Please return every line of the records below that contains the word "branchTargetOutput".
____________________
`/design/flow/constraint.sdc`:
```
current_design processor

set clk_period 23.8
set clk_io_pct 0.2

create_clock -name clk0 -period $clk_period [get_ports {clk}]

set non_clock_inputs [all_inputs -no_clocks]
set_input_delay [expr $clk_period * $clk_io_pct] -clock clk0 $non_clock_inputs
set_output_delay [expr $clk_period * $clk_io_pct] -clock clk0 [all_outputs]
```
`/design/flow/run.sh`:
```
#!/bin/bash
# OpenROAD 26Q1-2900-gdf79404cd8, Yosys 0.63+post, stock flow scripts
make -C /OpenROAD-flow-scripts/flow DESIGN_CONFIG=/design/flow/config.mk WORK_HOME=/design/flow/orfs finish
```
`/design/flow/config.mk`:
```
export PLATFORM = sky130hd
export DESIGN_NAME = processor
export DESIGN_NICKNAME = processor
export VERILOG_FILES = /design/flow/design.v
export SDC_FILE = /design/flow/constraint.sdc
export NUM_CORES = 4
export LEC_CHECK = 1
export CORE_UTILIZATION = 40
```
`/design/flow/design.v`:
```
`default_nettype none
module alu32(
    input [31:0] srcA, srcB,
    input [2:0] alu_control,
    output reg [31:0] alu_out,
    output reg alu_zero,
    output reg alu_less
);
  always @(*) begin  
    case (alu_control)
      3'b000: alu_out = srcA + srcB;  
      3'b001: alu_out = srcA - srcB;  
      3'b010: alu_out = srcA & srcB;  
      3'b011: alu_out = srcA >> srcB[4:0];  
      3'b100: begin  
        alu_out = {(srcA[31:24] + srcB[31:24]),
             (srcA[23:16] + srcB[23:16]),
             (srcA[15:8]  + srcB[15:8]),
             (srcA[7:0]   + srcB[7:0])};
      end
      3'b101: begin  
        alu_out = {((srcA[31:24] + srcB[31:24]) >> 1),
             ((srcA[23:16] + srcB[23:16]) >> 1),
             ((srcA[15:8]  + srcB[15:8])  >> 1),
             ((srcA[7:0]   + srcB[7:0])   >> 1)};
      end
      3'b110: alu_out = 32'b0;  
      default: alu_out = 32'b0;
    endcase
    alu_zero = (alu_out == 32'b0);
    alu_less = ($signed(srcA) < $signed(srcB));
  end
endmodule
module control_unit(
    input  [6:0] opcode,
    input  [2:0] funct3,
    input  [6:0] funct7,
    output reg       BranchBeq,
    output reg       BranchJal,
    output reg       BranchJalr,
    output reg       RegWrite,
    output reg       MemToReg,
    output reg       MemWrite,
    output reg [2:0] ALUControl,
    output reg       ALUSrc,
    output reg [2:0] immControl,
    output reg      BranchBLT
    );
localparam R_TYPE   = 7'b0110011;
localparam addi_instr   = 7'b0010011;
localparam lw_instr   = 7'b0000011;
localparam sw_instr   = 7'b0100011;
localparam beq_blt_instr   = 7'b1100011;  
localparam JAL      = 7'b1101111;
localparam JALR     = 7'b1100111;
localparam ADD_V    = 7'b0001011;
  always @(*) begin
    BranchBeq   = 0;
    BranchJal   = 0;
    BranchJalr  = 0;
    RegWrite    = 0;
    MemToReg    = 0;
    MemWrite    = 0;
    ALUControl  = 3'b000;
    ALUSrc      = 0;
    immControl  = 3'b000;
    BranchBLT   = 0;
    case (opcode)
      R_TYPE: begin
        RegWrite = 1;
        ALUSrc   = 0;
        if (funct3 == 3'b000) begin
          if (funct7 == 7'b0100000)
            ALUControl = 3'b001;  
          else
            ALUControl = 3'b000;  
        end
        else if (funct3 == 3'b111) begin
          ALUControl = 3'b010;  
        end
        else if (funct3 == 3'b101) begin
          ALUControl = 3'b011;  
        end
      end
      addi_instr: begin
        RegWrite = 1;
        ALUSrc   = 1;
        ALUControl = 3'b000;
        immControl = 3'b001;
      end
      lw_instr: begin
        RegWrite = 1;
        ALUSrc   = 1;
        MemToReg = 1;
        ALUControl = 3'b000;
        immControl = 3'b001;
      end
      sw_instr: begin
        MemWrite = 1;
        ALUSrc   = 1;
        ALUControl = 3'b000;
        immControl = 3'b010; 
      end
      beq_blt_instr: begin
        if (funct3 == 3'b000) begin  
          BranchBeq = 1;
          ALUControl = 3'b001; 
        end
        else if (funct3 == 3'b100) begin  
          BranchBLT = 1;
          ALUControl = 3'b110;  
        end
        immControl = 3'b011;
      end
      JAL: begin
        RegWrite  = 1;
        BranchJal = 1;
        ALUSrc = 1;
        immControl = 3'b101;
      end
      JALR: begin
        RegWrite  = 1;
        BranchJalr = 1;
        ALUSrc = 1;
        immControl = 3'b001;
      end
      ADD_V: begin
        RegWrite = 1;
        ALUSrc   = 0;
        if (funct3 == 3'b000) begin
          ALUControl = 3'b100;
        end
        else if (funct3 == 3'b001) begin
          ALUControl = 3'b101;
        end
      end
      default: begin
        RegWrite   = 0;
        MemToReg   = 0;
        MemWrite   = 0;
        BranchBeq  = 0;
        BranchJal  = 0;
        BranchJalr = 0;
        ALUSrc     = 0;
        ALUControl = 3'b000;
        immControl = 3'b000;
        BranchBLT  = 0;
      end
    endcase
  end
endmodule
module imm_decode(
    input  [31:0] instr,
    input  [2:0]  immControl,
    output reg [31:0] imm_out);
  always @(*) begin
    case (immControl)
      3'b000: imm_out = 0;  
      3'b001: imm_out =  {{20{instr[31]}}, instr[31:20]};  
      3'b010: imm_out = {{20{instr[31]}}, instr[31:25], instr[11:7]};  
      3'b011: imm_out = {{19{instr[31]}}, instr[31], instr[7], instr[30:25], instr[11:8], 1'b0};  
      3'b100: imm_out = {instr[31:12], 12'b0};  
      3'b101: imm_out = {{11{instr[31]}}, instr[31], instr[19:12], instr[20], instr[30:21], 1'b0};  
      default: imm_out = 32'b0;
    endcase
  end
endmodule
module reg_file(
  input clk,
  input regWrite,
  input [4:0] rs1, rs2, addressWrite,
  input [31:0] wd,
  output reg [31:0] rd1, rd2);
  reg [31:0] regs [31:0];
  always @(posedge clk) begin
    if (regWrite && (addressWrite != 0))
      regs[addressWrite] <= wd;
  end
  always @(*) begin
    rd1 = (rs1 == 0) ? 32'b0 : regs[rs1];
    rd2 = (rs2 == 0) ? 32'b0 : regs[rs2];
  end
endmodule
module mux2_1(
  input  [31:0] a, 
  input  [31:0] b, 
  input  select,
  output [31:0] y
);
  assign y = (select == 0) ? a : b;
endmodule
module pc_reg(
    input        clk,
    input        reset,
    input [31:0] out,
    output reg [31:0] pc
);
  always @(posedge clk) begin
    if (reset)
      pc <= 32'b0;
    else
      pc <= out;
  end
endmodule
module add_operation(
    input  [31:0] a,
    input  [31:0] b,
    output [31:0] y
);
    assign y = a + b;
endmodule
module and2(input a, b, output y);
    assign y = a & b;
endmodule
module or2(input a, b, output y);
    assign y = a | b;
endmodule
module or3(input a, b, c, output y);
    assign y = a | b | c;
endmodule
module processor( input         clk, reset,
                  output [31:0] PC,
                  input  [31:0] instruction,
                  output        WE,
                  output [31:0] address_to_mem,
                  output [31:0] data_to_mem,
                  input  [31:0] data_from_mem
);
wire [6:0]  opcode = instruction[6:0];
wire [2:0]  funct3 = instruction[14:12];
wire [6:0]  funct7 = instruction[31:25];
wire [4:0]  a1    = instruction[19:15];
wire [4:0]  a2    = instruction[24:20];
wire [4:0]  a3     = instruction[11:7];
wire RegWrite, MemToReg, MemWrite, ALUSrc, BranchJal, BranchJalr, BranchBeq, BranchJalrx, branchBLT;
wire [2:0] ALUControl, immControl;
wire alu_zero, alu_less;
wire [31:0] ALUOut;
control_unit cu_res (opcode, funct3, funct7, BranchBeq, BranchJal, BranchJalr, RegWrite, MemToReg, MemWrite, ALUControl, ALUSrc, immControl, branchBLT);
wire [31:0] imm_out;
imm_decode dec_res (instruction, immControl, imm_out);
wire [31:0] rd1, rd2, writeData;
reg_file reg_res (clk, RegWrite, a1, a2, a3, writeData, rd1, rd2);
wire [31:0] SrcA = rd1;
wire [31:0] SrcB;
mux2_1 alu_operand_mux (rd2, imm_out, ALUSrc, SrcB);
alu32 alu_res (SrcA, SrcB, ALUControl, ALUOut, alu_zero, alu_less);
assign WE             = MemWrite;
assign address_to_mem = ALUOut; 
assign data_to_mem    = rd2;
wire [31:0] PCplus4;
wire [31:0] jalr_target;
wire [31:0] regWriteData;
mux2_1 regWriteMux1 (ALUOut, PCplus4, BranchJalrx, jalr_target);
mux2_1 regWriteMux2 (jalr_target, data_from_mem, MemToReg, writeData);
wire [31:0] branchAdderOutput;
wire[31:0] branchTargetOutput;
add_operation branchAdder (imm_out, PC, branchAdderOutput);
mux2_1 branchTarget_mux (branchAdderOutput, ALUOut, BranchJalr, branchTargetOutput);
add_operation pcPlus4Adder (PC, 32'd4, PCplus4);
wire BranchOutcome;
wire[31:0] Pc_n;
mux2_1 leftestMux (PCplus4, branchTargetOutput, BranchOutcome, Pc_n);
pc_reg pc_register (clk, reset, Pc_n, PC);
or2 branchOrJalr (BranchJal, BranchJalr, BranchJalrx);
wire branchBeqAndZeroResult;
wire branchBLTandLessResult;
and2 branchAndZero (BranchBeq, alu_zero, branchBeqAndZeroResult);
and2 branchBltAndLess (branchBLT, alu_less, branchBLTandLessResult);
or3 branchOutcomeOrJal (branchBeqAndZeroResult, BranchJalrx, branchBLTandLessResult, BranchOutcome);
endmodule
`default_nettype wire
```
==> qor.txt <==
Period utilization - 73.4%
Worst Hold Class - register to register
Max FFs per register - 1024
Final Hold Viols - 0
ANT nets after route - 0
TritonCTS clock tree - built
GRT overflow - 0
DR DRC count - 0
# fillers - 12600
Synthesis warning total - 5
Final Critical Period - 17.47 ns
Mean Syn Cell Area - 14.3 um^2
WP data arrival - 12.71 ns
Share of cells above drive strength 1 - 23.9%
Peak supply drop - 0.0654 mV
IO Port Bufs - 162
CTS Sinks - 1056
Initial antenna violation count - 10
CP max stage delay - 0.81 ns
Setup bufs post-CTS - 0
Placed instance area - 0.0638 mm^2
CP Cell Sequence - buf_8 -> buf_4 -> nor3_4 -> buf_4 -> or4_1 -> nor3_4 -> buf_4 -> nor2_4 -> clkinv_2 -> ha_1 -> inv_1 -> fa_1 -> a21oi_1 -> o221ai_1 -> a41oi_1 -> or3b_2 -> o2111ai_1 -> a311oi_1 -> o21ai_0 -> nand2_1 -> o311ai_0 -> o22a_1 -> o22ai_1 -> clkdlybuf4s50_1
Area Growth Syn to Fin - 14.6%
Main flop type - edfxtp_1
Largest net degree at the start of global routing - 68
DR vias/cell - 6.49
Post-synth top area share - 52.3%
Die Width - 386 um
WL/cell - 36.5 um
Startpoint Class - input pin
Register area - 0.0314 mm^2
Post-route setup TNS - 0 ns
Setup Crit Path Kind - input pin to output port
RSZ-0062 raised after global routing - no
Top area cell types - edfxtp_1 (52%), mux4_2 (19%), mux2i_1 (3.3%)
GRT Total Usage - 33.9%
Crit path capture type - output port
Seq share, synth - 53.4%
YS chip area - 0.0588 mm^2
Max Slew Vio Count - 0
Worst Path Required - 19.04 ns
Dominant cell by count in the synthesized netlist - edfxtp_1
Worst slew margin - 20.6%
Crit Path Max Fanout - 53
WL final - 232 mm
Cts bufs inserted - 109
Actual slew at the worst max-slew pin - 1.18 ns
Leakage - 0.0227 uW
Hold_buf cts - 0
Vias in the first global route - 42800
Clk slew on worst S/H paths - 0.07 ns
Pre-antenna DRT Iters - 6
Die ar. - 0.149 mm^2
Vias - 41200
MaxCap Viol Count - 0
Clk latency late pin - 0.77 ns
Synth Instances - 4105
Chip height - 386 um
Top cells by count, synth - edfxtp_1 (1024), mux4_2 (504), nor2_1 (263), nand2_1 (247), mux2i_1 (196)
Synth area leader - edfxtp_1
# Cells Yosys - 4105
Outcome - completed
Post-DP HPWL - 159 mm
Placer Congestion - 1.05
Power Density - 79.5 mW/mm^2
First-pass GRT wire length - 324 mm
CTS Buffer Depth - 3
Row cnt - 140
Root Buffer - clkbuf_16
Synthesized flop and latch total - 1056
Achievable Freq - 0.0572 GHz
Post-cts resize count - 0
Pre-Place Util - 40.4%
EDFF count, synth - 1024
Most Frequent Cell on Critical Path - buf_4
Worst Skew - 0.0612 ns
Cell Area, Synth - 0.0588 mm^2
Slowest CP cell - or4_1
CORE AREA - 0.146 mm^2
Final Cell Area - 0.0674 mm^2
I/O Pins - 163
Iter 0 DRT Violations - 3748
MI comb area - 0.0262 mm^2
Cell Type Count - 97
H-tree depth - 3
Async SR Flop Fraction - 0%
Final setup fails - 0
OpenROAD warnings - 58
____________________
◆ **EXERCISE RESPONSE**
wire[31:0] branchTargetOutput;
mux2_1 branchTarget_mux (branchAdderOutput, ALUOut, BranchJalr, branchTargetOutput);
mux2_1 leftestMux (PCplus4, branchTargetOutput, BranchOutcome, Pc_n);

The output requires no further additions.